Influence of metal-phenolic networks on the properties of soy protein isolates gels

In this study, epigallocatechin-3-gallate (EGCG) was preliminarily coordinated with three types of metal ions to form metal-phenolic networks (MPNs) solutions, which were introduced into soy protein isolate (SPI) solutions to prepare SPI-MPNs composite hydrogels. This study aims to compare the effects of different types and varying addition levels of MPNs on the structure and mechanical properties of SPI gels. Dynamic light scattering and XPS results show that MPNs increase particle sizes in the composite system , and hydrogen bonding between MPNs and SPI causes smaller SPI molecules to aggregate into larger protein clusters. Low-field nuclear magnetic resonance analysis indicates that SPI-MPNs composite gels retain more water, with the majority of the water being successfully immobilized within the gel network. Rheological and textural analysis results indicate that the presence of MPNs can form a more rigid structure, significantly enhancing the mechanical properties of the composite gels. The group of gels with the highest strength exhibited a G’ value that was 2.1 times higher than that of the SPI gels, indicating the formation of a more stable three-dimensional network structure.
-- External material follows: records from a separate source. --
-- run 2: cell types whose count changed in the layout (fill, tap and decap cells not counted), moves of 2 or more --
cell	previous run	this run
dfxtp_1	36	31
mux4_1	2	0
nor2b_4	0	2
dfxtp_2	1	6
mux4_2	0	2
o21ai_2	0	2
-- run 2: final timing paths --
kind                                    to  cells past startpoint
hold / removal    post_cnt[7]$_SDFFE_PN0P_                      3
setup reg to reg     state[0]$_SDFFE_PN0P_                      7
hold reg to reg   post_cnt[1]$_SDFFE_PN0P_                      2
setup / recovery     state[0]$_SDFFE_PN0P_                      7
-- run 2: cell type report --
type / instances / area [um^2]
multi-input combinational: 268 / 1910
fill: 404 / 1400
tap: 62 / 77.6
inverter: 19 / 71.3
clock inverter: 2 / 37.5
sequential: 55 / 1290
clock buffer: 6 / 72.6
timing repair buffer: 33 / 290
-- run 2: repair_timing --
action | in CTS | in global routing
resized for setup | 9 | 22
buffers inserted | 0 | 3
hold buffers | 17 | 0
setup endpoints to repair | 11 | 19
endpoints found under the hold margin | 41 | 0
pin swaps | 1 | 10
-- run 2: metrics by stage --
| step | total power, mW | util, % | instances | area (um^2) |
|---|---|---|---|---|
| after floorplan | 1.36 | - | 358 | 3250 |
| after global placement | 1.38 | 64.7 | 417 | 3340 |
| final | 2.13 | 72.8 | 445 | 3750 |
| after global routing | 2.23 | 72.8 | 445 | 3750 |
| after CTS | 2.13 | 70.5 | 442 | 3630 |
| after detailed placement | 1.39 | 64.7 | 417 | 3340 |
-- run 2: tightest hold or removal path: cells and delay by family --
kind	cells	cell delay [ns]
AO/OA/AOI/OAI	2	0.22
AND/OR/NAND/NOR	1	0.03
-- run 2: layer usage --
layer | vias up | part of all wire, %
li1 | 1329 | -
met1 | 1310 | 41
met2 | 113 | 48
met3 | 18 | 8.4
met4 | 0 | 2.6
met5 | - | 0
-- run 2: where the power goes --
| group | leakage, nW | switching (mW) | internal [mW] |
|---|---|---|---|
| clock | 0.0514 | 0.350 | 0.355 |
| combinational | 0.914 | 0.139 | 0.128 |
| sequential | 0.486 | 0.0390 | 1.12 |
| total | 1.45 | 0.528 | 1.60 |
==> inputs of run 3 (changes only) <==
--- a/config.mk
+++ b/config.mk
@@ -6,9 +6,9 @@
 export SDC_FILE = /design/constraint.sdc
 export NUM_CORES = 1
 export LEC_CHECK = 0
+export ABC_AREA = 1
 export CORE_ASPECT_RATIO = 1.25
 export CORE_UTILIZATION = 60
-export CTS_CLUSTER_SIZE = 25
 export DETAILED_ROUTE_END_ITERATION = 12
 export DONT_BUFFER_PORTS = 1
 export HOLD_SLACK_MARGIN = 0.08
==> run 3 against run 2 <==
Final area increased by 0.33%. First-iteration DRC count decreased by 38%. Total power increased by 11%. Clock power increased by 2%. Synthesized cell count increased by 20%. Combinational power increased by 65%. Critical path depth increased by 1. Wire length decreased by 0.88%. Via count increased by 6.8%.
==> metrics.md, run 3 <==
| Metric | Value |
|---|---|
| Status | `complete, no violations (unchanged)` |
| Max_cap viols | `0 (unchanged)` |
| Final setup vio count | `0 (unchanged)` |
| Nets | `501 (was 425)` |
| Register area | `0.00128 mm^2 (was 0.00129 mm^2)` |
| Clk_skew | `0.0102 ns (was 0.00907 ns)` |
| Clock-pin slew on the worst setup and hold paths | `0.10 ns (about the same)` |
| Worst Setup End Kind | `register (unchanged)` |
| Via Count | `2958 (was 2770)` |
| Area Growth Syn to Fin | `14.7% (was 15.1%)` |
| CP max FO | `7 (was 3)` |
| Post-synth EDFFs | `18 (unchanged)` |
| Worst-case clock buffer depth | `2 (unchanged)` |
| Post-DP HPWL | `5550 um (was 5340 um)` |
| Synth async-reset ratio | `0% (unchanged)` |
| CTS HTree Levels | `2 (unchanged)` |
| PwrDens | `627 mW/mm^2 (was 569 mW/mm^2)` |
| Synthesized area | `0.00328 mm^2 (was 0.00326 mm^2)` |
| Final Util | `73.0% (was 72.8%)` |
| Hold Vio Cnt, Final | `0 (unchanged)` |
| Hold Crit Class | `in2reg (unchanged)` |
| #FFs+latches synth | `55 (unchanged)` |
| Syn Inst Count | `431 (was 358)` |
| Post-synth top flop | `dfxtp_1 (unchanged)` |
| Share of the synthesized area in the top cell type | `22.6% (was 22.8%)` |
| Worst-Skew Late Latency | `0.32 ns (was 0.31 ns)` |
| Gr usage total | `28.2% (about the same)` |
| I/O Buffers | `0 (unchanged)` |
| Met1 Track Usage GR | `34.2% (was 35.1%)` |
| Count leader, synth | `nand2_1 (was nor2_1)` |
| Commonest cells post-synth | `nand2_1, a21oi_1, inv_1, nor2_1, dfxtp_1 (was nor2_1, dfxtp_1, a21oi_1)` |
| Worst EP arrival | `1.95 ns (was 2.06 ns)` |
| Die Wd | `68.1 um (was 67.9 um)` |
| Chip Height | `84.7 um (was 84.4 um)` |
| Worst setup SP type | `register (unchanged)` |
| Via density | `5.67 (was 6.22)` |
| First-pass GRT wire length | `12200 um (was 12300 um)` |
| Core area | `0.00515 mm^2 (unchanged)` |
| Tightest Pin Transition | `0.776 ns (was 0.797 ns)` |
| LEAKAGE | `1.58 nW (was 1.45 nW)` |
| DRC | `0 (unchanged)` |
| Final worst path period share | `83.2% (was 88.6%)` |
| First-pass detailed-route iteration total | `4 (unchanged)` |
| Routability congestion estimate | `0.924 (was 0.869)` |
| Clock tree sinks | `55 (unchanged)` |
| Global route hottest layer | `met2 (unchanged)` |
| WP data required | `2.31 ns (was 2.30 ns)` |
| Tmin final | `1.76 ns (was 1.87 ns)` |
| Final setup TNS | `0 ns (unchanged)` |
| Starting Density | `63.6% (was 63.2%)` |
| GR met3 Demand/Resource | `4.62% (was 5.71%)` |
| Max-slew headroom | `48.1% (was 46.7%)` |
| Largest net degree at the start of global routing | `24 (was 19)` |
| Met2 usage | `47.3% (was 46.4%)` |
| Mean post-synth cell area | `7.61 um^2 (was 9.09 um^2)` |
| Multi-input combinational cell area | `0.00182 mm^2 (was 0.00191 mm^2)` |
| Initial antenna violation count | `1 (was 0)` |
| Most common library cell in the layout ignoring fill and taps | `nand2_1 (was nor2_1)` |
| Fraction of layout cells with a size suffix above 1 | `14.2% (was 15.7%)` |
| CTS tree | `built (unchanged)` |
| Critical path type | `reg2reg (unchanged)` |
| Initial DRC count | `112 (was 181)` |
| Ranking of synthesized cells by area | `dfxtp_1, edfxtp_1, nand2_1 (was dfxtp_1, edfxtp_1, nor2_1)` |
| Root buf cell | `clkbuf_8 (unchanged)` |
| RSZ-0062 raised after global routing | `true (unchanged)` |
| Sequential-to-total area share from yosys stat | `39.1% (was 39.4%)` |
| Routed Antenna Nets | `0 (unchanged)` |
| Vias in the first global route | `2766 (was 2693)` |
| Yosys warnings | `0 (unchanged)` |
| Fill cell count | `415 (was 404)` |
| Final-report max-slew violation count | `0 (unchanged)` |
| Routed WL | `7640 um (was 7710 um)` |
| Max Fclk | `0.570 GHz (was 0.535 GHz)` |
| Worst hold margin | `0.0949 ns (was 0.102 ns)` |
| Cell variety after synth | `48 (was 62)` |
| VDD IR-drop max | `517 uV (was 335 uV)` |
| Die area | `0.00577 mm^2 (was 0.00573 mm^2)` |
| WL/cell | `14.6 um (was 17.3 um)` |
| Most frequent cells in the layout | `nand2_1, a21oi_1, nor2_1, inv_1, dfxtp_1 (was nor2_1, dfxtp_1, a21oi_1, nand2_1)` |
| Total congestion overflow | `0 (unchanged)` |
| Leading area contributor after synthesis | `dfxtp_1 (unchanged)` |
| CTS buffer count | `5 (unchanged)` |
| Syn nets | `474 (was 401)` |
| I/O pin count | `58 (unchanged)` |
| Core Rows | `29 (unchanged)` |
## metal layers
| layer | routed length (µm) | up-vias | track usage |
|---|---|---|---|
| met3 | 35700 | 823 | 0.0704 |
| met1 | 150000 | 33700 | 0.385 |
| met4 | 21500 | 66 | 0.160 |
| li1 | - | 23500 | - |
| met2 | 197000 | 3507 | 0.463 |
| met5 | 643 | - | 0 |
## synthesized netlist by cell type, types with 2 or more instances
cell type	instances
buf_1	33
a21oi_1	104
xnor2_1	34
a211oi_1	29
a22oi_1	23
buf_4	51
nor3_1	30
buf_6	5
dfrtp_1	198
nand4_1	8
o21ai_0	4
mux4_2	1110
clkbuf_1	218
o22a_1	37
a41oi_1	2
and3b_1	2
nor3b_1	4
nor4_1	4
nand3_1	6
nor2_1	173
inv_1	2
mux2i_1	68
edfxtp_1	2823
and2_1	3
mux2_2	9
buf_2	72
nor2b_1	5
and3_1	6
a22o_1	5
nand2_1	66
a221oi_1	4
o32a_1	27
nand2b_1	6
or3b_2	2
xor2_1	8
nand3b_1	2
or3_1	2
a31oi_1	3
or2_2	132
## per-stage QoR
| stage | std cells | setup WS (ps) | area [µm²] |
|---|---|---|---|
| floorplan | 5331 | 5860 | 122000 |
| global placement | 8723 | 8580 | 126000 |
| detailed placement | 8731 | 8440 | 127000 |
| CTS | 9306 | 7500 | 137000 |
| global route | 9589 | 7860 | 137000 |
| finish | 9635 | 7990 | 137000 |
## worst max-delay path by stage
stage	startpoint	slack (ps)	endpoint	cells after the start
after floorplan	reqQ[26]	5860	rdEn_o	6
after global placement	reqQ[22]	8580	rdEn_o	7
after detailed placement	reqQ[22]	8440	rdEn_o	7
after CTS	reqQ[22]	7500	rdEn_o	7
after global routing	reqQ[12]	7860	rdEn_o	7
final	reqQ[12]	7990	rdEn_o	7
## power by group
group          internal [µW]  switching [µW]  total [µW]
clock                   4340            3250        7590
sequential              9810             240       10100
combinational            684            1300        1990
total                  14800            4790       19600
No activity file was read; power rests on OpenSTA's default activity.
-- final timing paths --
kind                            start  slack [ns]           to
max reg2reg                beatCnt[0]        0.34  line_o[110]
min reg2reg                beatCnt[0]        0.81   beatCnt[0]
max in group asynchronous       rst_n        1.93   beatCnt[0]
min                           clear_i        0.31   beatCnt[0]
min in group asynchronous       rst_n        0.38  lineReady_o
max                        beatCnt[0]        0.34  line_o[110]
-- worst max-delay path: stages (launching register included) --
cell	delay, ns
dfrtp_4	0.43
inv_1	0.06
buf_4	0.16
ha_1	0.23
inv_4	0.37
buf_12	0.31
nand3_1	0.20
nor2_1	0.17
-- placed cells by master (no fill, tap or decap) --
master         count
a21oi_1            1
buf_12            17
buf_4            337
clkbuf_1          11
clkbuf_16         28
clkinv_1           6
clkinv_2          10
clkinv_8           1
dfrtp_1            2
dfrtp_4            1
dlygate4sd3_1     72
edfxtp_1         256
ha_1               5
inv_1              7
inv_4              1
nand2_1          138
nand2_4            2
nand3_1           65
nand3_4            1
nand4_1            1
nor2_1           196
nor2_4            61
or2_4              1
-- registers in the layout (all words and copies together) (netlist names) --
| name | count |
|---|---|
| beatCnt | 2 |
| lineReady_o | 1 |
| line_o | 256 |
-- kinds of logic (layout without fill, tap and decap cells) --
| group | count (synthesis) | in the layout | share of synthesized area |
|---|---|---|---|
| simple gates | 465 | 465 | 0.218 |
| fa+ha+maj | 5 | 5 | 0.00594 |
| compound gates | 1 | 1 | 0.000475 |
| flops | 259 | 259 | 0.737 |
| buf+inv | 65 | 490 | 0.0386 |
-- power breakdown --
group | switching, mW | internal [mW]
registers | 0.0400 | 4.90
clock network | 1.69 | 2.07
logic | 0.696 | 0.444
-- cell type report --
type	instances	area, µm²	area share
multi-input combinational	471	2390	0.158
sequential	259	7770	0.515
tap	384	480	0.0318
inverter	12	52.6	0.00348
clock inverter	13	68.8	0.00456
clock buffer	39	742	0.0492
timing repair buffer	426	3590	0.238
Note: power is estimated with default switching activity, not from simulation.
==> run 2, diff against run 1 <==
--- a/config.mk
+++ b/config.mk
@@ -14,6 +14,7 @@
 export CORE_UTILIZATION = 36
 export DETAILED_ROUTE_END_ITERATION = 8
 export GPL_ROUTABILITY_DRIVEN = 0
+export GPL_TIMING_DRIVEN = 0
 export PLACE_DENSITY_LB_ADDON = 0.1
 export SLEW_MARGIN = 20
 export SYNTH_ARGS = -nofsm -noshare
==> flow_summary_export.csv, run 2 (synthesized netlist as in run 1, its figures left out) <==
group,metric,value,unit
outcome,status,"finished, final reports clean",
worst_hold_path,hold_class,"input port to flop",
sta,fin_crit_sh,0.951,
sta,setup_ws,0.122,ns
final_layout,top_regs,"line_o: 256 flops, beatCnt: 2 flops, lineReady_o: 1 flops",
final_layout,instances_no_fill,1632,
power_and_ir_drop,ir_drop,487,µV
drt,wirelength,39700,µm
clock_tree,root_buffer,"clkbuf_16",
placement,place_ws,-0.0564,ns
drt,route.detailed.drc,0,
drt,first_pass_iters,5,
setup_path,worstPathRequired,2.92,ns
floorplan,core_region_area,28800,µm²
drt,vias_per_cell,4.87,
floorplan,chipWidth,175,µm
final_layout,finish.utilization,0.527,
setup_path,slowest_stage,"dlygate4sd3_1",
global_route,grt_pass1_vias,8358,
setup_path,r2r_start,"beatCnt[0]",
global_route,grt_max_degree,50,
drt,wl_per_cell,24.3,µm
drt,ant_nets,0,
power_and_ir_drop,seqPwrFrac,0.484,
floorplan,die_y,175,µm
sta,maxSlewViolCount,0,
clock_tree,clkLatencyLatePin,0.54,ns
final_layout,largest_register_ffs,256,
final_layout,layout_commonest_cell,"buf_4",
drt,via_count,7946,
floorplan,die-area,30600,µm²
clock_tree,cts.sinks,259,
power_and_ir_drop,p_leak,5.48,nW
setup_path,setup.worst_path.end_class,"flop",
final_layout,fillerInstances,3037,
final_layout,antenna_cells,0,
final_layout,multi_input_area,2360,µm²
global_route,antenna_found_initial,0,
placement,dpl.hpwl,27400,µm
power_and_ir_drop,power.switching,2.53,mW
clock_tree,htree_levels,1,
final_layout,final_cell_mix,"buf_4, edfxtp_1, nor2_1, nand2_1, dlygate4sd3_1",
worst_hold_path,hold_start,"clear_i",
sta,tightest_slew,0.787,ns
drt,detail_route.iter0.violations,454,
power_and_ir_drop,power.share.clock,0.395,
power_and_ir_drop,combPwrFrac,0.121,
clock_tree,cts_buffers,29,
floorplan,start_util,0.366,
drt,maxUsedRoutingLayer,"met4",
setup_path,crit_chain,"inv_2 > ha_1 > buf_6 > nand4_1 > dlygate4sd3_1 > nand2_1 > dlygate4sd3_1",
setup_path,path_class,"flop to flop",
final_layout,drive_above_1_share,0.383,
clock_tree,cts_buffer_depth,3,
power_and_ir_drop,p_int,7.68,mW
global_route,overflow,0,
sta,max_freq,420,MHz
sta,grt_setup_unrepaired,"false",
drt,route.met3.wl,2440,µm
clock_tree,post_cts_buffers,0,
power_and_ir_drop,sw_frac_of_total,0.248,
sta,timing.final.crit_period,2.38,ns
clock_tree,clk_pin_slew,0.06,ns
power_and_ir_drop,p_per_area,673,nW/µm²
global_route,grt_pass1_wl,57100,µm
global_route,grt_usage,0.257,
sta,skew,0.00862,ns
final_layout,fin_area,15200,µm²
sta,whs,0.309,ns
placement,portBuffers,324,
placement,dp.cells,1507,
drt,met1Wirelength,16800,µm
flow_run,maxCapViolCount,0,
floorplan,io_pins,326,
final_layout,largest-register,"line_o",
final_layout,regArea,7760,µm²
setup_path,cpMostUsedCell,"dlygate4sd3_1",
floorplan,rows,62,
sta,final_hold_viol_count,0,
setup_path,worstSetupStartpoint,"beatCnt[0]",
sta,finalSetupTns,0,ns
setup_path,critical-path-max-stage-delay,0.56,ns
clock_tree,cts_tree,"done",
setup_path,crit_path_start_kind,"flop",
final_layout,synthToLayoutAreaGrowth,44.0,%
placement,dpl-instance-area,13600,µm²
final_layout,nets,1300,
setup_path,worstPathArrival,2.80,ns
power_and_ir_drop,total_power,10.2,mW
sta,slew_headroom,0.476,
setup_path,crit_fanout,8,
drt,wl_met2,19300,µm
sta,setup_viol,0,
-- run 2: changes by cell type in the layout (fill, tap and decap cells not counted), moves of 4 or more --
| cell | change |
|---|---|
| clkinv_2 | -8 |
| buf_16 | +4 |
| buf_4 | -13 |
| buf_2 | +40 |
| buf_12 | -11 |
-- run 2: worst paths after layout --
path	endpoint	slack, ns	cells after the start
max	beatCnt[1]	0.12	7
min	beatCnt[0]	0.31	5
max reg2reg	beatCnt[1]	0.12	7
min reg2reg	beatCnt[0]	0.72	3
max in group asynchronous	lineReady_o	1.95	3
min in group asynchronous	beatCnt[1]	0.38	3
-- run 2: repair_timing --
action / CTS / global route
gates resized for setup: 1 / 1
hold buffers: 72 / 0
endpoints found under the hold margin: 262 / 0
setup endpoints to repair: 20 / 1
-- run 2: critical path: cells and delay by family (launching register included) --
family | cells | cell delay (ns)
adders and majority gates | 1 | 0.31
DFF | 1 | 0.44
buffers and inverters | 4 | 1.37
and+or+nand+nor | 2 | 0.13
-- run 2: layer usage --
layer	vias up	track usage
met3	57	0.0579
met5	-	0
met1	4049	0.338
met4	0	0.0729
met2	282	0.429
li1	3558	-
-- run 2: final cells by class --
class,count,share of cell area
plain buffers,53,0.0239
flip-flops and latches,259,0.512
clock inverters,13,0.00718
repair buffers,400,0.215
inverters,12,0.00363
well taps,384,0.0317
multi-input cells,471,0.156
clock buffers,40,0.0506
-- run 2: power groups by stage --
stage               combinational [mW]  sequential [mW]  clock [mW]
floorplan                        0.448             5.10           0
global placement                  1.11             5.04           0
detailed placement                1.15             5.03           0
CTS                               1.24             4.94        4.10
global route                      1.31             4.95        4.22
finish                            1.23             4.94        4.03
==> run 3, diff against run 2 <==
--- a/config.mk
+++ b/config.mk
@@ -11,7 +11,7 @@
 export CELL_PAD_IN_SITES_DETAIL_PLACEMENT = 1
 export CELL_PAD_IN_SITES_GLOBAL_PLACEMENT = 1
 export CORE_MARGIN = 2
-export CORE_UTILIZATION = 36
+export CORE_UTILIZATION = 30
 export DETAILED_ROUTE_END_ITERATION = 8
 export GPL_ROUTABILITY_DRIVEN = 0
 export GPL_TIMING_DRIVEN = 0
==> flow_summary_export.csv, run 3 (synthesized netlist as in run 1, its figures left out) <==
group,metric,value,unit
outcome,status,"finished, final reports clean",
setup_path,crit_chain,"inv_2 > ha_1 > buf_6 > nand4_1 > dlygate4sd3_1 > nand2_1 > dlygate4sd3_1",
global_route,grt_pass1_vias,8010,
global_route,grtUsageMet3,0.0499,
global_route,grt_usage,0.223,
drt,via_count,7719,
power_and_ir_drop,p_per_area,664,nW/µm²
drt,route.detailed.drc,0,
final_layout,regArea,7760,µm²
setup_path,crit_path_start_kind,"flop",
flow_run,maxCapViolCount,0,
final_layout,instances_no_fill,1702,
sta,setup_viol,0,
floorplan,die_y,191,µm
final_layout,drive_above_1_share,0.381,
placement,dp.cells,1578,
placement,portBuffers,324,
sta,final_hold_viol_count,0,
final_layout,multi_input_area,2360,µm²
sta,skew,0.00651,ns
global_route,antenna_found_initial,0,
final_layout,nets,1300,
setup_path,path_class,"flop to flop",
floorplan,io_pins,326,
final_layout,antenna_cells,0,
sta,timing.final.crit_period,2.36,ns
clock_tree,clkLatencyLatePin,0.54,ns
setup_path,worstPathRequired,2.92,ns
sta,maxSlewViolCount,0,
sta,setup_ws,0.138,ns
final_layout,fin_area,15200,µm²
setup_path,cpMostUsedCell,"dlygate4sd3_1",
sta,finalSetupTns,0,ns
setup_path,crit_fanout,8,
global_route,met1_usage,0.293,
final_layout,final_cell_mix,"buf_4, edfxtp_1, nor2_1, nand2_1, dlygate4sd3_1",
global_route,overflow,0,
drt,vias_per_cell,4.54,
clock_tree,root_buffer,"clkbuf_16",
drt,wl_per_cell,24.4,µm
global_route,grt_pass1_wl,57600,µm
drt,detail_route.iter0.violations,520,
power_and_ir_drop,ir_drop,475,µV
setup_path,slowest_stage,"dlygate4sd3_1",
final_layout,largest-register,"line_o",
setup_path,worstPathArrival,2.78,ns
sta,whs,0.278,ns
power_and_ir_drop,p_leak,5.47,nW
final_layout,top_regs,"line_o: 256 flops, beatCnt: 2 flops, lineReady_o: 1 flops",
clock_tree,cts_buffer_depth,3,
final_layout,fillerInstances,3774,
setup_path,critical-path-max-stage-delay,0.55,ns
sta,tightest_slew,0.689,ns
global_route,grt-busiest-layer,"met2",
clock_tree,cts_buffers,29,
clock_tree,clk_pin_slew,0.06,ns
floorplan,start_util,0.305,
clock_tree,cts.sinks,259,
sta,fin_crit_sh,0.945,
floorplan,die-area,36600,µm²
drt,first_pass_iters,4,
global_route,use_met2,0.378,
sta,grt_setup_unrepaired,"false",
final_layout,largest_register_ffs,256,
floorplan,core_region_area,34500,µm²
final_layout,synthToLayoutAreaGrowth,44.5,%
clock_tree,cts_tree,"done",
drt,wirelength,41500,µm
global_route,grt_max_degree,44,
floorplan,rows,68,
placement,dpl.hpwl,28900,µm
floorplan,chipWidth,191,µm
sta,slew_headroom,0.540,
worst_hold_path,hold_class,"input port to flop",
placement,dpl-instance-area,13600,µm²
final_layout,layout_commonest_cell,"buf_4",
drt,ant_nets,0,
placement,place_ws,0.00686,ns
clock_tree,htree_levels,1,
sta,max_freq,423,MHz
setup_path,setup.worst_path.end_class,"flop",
These findings have significant potential implications for the application of SPI-MPNs composite gels in the food industry. • EGCG and Zn 2+ , Fe 3+ , Cu 2+ are utilized in the preparation of metal-phenolic networks (MPNs). • EGCG undergoes covalent cross-linking with metal ions. • The type and additive amount of MPNs affect the structural properties of SPI. • SPI-MPNs gels exhibit superior mechanical properties and thermal stability.